Hoy, frente a la cultura de la idolatría, adoramos al dios dinero, al dios poder, al dios consumismo. El diablo sabe que la ambición, la posesión y el dominio sobre los demás es un plato suculento que hace caer fácilmente a las personas. Los diosecitos modernos piden nuestra reverencia y adoración. Jesús, en cambio, renuncia al poder porque es Dios quien reina en su corazón, y sólo a él le rinde culto; Dios es su máxima gloria.
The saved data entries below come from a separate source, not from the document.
===== config.mk =====
export PLATFORM = sky130hd
export DESIGN_NAME = uart_rx_deserializer_flat
export DESIGN_NICKNAME = d
export VERILOG_FILES = /design/src/rtl/uart_pkg.sv /design/src/rtl/uart_rx_deserializer_if.sv /design/src/rtl/uart_rx_sync.sv /design/src/rtl/uart_rx_deserializer.sv /design/src/flat_wrapper.sv
export SDC_FILE = /design/constraint.sdc
export NUM_CORES = 1
export LEC_CHECK = 0
export CORE_MARGIN = 4
export CORE_UTILIZATION = 43
export DETAILED_ROUTE_END_ITERATION = 10
export PLACE_DENSITY = 0.7
export SYNTH_ARGS = -nofsm -noshare
export SYNTH_HDL_FRONTEND = slang
export SYNTH_SLANG_ARGS = --single-unit

===== constraint.sdc =====
create_clock -name clock -period 3.8 [get_ports clock]
set_clock_uncertainty 0.05 [all_clocks]
set_input_delay 0.76 -clock clock [delete_from_list [all_inputs] [get_ports clock]]
set_output_delay 0.76 -clock clock [all_outputs]
set_load 0.01 [all_outputs]

===== src/rtl/uart_pkg.sv =====
// Shared UART definitions: receiver state encoding and default frame geometry.
// The TX side reuses the same defaults.
package uart_pkg;

  localparam int DATA_BITS_DEFAULT   = 8;
  localparam int SAMPLE_RATE_DEFAULT = 16;

  typedef enum logic [2:0] {
    RX_IDLE   = 3'd0,
    RX_START  = 3'd1,
    RX_DATA   = 3'd2,
    RX_PARITY = 3'd3,
    RX_STOP   = 3'd4
  } uart_rx_state_t;

endpackage


===== src/rtl/uart_rx_deserializer_if.sv =====
// Received-word bus from the UART receiver to the command/FIFO logic.
// The receiver drives through the master modport; consumers use the slave modport.
interface uart_rx_deserializer_if
  import uart_pkg::*;
#(
  parameter int DATA_BITS = DATA_BITS_DEFAULT
);

  logic [DATA_BITS-1:0] data;
  logic                 data_valid;
  logic                 framing_error;
  logic                 parity_error;

  modport master (output data, data_valid, framing_error, parity_error);
  modport slave  (input  data, data_valid, framing_error, parity_error);

endinterface


===== src/rtl/uart_rx_sync.sv =====
// Two-flop synchronizer for the asynchronous serial line plus a falling-edge
// detector. All flops reset high so an idle line never looks like a start edge.
module uart_rx_sync (
  input  logic clock,
  input  logic reset_n,
  input  logic rx,
  output logic level,
  output logic fall
);

  logic meta;
  logic synced;
  logic prev;

  // NOTE: non-blocking assignments keep the three flops a true shift chain;
  // blocking ones would collapse them into a single stage.
  always_ff @(posedge clock or negedge reset_n) begin
    if (!reset_n) begin
      meta   <= 1'b1;
      synced <= 1'b1;
      prev   <= 1'b1;
    end else begin
      meta   <= rx;
      synced <= meta;
      prev   <= synced;
    end
  end

  assign level = synced;
  assign fall  = prev & ~synced;

endmodule


===== src/rtl/uart_rx_deserializer.sv =====
// Oversampling UART receiver: start-edge detection, mid-bit sampling, LSB-first
// deserialization. Define UART_RX_PARITY_EN to add an even-parity bit per frame.
module uart_rx_deserializer
  import uart_pkg::*;
#(
  parameter int DATA_BITS   = DATA_BITS_DEFAULT,
  parameter int SAMPLE_RATE = SAMPLE_RATE_DEFAULT   // even, >= 4
) (
  input  logic                    clock,
  input  logic                    reset_n,
  input  logic                    rx,
  input  logic                    tick,
  output logic                    start_rx,
  output logic                    busy,
  uart_rx_deserializer_if.master  word
);

  localparam int TICK_W = $clog2(SAMPLE_RATE);
  localparam int CNT_W  = $clog2(DATA_BITS) + 1;

  localparam logic [TICK_W-1:0] TICK_MID  = TICK_W'(SAMPLE_RATE / 2 - 1);
  localparam logic [TICK_W-1:0] TICK_LAST = TICK_W'(SAMPLE_RATE - 1);
  localparam logic [CNT_W-1:0]  BIT_LAST  = CNT_W'(DATA_BITS - 1);

  logic                 level;
  logic                 fall;
  uart_rx_state_t       state;
  logic [TICK_W-1:0]    tick_cnt;
  logic [CNT_W-1:0]     bit_cnt;
  logic [DATA_BITS-1:0] shift;
  logic [DATA_BITS-1:0] data_q;
  logic                 valid_q;
  logic                 ferr_q;
`ifdef UART_RX_PARITY_EN
  logic                 perr_q;
  logic                 perr_pend;
`endif

  uart_rx_sync u_sync (
    .clock   (clock),
    .reset_n (reset_n),
    .rx      (rx),
    .level   (level),
    .fall    (fall)
  );

  always_ff @(posedge clock or negedge reset_n) begin
    if (!reset_n) begin
      state    <= RX_IDLE;
      tick_cnt <= '0;
      bit_cnt  <= '0;
      shift    <= '0;
      data_q   <= '0;
      valid_q  <= 1'b0;
      ferr_q   <= 1'b0;
      start_rx <= 1'b0;
      busy     <= 1'b0;
`ifdef UART_RX_PARITY_EN
      perr_q    <= 1'b0;
      perr_pend <= 1'b0;
`endif
    end else begin
      start_rx <= 1'b0;
      valid_q  <= 1'b0;
      case (state)
        RX_IDLE: begin
          busy <= 1'b0;
          // A tick in the same cycle as the edge is deliberately dropped.
          if (fall) begin
            start_rx <= 1'b1;
            tick_cnt <= '0;
            state    <= RX_START;
          end
        end
        RX_START: begin
          busy <= 1'b1;
          if (tick) begin
            if (tick_cnt == TICK_MID) begin
              if (level) begin
                state <= RX_IDLE;
                busy  <= 1'b0;
              end else begin
                tick_cnt <= '0;
                bit_cnt  <= '0;
                state    <= RX_DATA;
              end
            end else begin
              tick_cnt <= tick_cnt + 1'b1;
            end
          end
        end
        RX_DATA: begin
          busy <= 1'b1;
          if (tick) begin
            if (tick_cnt == TICK_LAST) begin
              shift    <= {level, shift[DATA_BITS-1:1]};
              tick_cnt <= '0;
              bit_cnt  <= bit_cnt + 1'b1;
              if (bit_cnt == BIT_LAST) begin
`ifdef UART_RX_PARITY_EN
                state <= RX_PARITY;
`else
                state <= RX_STOP;
`endif
              end
            end else begin
              tick_cnt <= tick_cnt + 1'b1;
            end
          end
        end
`ifdef UART_RX_PARITY_EN
        RX_PARITY: begin
          busy <= 1'b1;
          if (tick) begin
            if (tick_cnt == TICK_LAST) begin
              perr_pend <= ^shift ^ level;
              tick_cnt  <= '0;
              state     <= RX_STOP;
            end else begin
              tick_cnt <= tick_cnt + 1'b1;
            end
          end
        end
`endif
        RX_STOP: begin
          busy <= 1'b1;
          if (tick) begin
            if (tick_cnt == TICK_LAST) begin
              // Returning mid stop bit leaves room for a back-to-back start edge.
              data_q   <= shift;
              valid_q  <= 1'b1;
              ferr_q   <= ~level;
`ifdef UART_RX_PARITY_EN
              perr_q   <= perr_pend;
`endif
              tick_cnt <= '0;
              busy     <= 1'b0;
              state    <= RX_IDLE;
            end else begin
              tick_cnt <= tick_cnt + 1'b1;
            end
          end
        end
        default: begin
          busy  <= 1'b0;
          state <= RX_IDLE;
        end
      endcase
    end
  end

  assign word.data          = data_q;
  assign word.data_valid    = valid_q;
  assign word.framing_error = ferr_q;
`ifdef UART_RX_PARITY_EN
  assign word.parity_error  = perr_q;
`else
  assign word.parity_error  = 1'b0;
`endif

endmodule


===== src/flat_wrapper.sv =====
// flat-port wrapper written by rule: the top's interface ports become plain ports
module uart_rx_deserializer_flat import uart_pkg::*;
#(
  parameter int DATA_BITS   = DATA_BITS_DEFAULT,
  parameter int SAMPLE_RATE = SAMPLE_RATE_DEFAULT                
)
  (clock, reset_n, rx, tick, start_rx, busy, word_data, word_data_valid, word_framing_error, word_parity_error);
  uart_rx_deserializer_if #(.DATA_BITS(DATA_BITS)) word_i ();
  input  logic clock;
  input  logic reset_n;
  input  logic rx;
  input  logic tick;
  output logic start_rx;
  output logic busy;
  output wire logic [$bits(word_i.data)-1:0] word_data;
  output wire logic [$bits(word_i.data_valid)-1:0] word_data_valid;
  output wire logic [$bits(word_i.framing_error)-1:0] word_framing_error;
  output wire logic [$bits(word_i.parity_error)-1:0] word_parity_error;
  assign word_data = word_i.data;
  assign word_data_valid = word_i.data_valid;
  assign word_framing_error = word_i.framing_error;
  assign word_parity_error = word_i.parity_error;
  uart_rx_deserializer #(.DATA_BITS(DATA_BITS), .SAMPLE_RATE(SAMPLE_RATE)) u_core (.clock(clock), .reset_n(reset_n), .rx(rx), .tick(tick), .start_rx(start_rx), .busy(busy), .word(word_i));
endmodule

==> reports/summary.md <==
The run finished with clean final reports. The number of nets with antenna violations after detailed routing is 0, and the pre-CTS worst setup slack is 1.014 ns. Averaged over all synthesized cells, the footprint is 12.23 um2. Worst IR drop on VDD: 0.2214 mV. The synthesized design contains 0 enable-type register cells.

The wire length after detailed routing came out at 2708 um. The highest achievable clock rate is 403.7 MHz, and the total of buffers placed on input and output ports is 15. The clock transition at the registers of the reported paths is 0.08 ns, and the max capacitance violation total is 0. The logs give 1.323 ns for the worst setup slack after layout and 0 for the final hold violation count. Summed over all nets, the half-perimeter wirelength after detailed placement is 1849 um. The clock net in this run drives a total of 34 sinks.

Setup repair after global routing left no endpoint under its margin. After floorplanning, the core was sized to cover 3661 um2. The floorplan step defined a die boundary enclosing 4831 um2. 0 antenna diodes ended up in the layout.

Counting along the longest clock path gives a buffer depth of 2. Compared with the post-synthesis result, the final layout area differs by 18.46%. The initial utilization of the core area, before any placement, comes to 44.43%.

The synthesized design contains 34 register bits. The share of the Yosys chip area taken by registers is 52.54%. The tools report the post-synth net total as 139. The run gives 4588 um as the wire length of the first global-routing pass. After floorplanning, the core was divided into 22 placement rows. For the power share of the sequential group, the log shows 43.1%. The average routed wire per standard cell was 13.75 um.

The tightest min-delay check is of the reg -> reg type. The number of max-slew violations in the final report is 0. In this run the power spent charging and discharging nets is 0.2975 mW. The maximum number of pins on one net before global-route repair came out at 35.

The final standard cell utilization of the core came out at 52.63%. The total of hold buffers inserted after clock tree synthesis was 0; the synthesized-area fraction occupied by adder cells was 1.538%. The combinational family with the most area after synthesis is multiplexers. STA puts the critical path data required time at 3.93 ns. In the final layout, the share of cells above drive strength 1 is 24.83%. The synthesized netlist devotes 13.85% of its cell area to simple gates. The switching share of total power is 27.83%.

The cell class contributing the biggest share of worst-path delay is simple AND/OR/NAND/NOR gates. During I/O placement, the number of pins put on the boundary was 17. In this run the tightest slew margin relative to its limit is 62.78%. The critical path in this run is classified as in -> reg.

The share of total power dissipated in the clock network is 37.1%. In the post-synthesis netlist, the biggest area contributors are sky130_fd_sc_hd__dfrtp_1 48%, sky130_fd_sc_hd__mux2_2 6.9%, sky130_fd_sc_hd__mux2_4 6.5%. The internal power is 0.7715 mW, and the count of vias placed by the detailed router is 1057.

Number of design-rule violations left by the first detailed-router iteration: 88. The most used flip-flop cell after synthesis is sky130_fd_sc_hd__dfrtp_1. Synthesis instantiated 46 different standard cells from the library. The async set-reset flop share out of synthesis is 100.0%. Measured against the total synthesized area, the mux share comes to 14.00%. The via count of the first global-routing pass came out at 970. The synthesized netlist devotes 13.77% of its cell area to compound gates. Before antenna repair, the detailed router went through 4 iterations. Post-synthesis cell type with the largest combined area: sky130_fd_sc_hd__dfrtp_1. The tools report the signal arrival time at the worst endpoint as 2.60 ns. For this run, design rule violations remaining after detail routing come to 0. The run gives 0.8871 nW as the leakage power figure. TritonCTS built the clock tree. Combinational logic is responsible for 19.8% of the overall power. Pin slew with the least headroom to its limit: 0.5583 ns. In the routed layout, each cell is associated on average with a via count of 5.365.

The fraction of synthesized cell area taken by the top area cell type was 47.69%; the time the final worst path needs with I/O delays and setup was 2.477 ns. The post-cts repair resize count is 0, and the XOR/XNOR share of the synthesized area is 0%. The synthesized netlist cell count was 133. The worst setup path is launched from an input port. The floorplan step set the die width to 69.51 um.

The later pin in the worst-skew pair is clocked with a latency of 0.28 ns. Counting the buffers created by CTS gives 5. For the remaining global-route overflow, the log shows 0.

The run gives 0 as the setup-violating endpoint count in the final report. The signal on the critical path passes through clkdlybuf4s50_1 > nand4_1 > or3b_1 > mux2_4. For the setup TNS, the log shows 0 ns.

The number of filler cells placed in the layout came out at 322. In this run the number of H-tree levels came out at 2. In this run the cell area of the synthesized design comes to 1627 um2.

STA classifies the critical path endpoint as a flop. The tightest hold path in the finished design has a slack of 0.3065 ns. For the number of nets in the layout, the log shows 154. The slowest library cell on the worst path is sky130_fd_sc_hd__or3b_1.

CTS placed an instance of sky130_fd_sc_hd__clkbuf_8 at the clock tree root. Measured along the y axis, the die boundary spans 69.51 um. After clock tree synthesis, the setup repair step added 0 buffers.

The congestion estimate from routability-driven global placement came to 0.8159. The highest fanout seen on the critical path is 11, and the number of warnings reported in the yosys synthesis log is 0. On the worst path, the slowest cell contributes a delay of 0.65 ns. The number of buffers and inverters on the critical path is 1. The initial antenna violation count came out at 0.

The final cycle utilization of the critical path was 65.19%. The power per cell area was 554.8 nW/um2. Global routing consumed, over all layers together, 12.14% of the routing resources.
-- cell type report --
type                            count  area [um2]  share of cell area [%]
Sequential cell                    34       854.6                   44.35
Multi-Input combinational cell     88       705.7                   36.62
Timing Repair Buffer               16       157.7                   8.182
Clock buffer                        5       68.82                   3.571
Clock inverter                      3       68.82                   3.571
Tap cell                           48       60.06                   3.117
Inverter                            3       11.26                  0.5844
-- cells by family (layout without fill, tap and decap cells) --
family | after synthesis | in the layout
other cells | 1 | 1
flops | 34 | 34
simple gates | 38 | 38
buf+inv | 11 | 27
mux | 18 | 18
compound gates | 29 | 29
fa+ha+maj | 2 | 2
-- flip-flops by register name, indices dropped and copies added (netlist names) --
name                       flops
u_core.bit_cnt                 4
u_core.busy                    1
u_core.u_sync.level            1
u_core.word.framing_error      1
u_core.tick_cnt                4
u_core.state                   3
u_core.start_rx                1
u_core.word.data               8
u_core.word.data_valid         1
u_core.u_sync.meta             1
u_core.shift                   8
u_core.u_sync.prev             1
-- through the flow --
stage,cells,power (mW),area [um2]
6_report,197,1.069,1927
5_1_grt,197,1.128,1927
4_1_cts,197,1.079,1927
3_5_place_dp,189,0.6779,1789
3_3_place_gp,189,0.6713,1789
2_1_floorplan,133,0.6290,1627
-- worst paths after layout --
| path | from | endpoint | slack, ns | cells after the start |
|---|---|---|---|---|
| hold / removal | u_core.u_sync.meta | u_core.u_sync.level | 0.31 | 0 |
| hold reg to reg | u_core.u_sync.meta | u_core.u_sync.level | 0.31 | 0 |
| max in group asynchronous | reset_n | u_core.u_sync.meta | 2.53 | 2 |
| min in group asynchronous | reset_n | u_core.state[0] | 0.83 | 2 |
| setup / recovery | tick | u_core.word.data[4] | 1.32 | 4 |
| setup reg to reg | u_core.tick_cnt[0] | u_core.word.data[4] | 1.77 | 4 |
-- power by group through the flow --
stage / Clock, mW / Combinational, mW / Sequential [mW]
global route: 0.425 / 0.236 / 0.466
finish: 0.397 / 0.212 / 0.460
floorplan: 0 / 0.194 / 0.435
CTS: 0.407 / 0.213 / 0.459
global placement: 0 / 0.206 / 0.465
detailed placement: 0 / 0.212 / 0.466
-- synthesized netlist by cell type (3+ instances only) --
| cell type | count |
|---|---|
| sky130_fd_sc_hd__dfrtp_1 | 31 |
| sky130_fd_sc_hd__dfstp_2 | 3 |
| sky130_fd_sc_hd__inv_1 | 3 |
| sky130_fd_sc_hd__mux2_2 | 10 |
| sky130_fd_sc_hd__mux2_4 | 7 |
| sky130_fd_sc_hd__nand2_1 | 6 |
| sky130_fd_sc_hd__nand2b_1 | 5 |
| sky130_fd_sc_hd__nand3_1 | 3 |
| sky130_fd_sc_hd__nor2_1 | 5 |
| sky130_fd_sc_hd__nor2b_1 | 5 |
| sky130_fd_sc_hd__o21ai_0 | 7 |
| sky130_fd_sc_hd__or3b_1 | 3 |
-- cell usage in the layout (no fill, tap or decap), types with 2 or more instances in the layout --
master,Yosys,layout
sky130_fd_sc_hd__nand4_1,2,2
sky130_fd_sc_hd__a22oi_1,2,2
sky130_fd_sc_hd__nand3_1,3,3
sky130_fd_sc_hd__mux2_4,7,7
sky130_fd_sc_hd__a2bb2oi_1,2,2
sky130_fd_sc_hd__or2_1,2,2
sky130_fd_sc_hd__mux2_2,10,10
sky130_fd_sc_hd__or3b_1,3,3
sky130_fd_sc_hd__nor2_1,5,5
sky130_fd_sc_hd__a21oi_1,2,2
sky130_fd_sc_hd__o31ai_1,2,2
sky130_fd_sc_hd__clkdlybuf4s50_1,0,15
sky130_fd_sc_hd__ha_1,2,2
sky130_fd_sc_hd__clkbuf_8,0,5
sky130_fd_sc_hd__inv_1,3,3
sky130_fd_sc_hd__nand2_1,6,6
sky130_fd_sc_hd__nand2b_1,5,5
sky130_fd_sc_hd__bufinv_16,0,2
sky130_fd_sc_hd__dfstp_2,3,3
sky130_fd_sc_hd__o21ai_0,7,7
sky130_fd_sc_hd__nor2b_1,5,5
sky130_fd_sc_hd__dfrtp_1,31,31
-- per-layer routing --
metal	global-route usage (%)	share of wire, %
met1	15.03	47
met2	18.54	48
met3	5.507	4.4
met4	4.555	1.3
met5	0	0
No activity file was read; power rests on OpenSTA's default activity.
Los cristianos hemos de apartar de nosotros esos cultos paganos que nos alejan de Dios. Quizás existe otra sutil tentación, más diabólica aún: el culto a uno mismo. Yo me convierto en dios de mí mismo, me erijo en máxima autoridad y me creo en la posesión de la verdad. Cuántos personajes históricos se han aupado por encima de los demás y se han abrogado un poder que ha ocasionado grandes catástrofes. A lo largo de la historia han surgido muchos falsos mesías. El peor terror es actuar creyéndose Dios sin serlo. Por otra parte, Dios carece de esos atributos de poder y destrucción que muchos le achacan. Dios quiere nuestra libertad. Tanto la respeta, que asumirá que no le queramos sin castigarnos por ello. Simplemente nos dejará.
A nada ni a nadie hemos de adorar. Sólo a Aquel que nos ha creado y amado sin límites. Reconocerlo ya es adorarlo.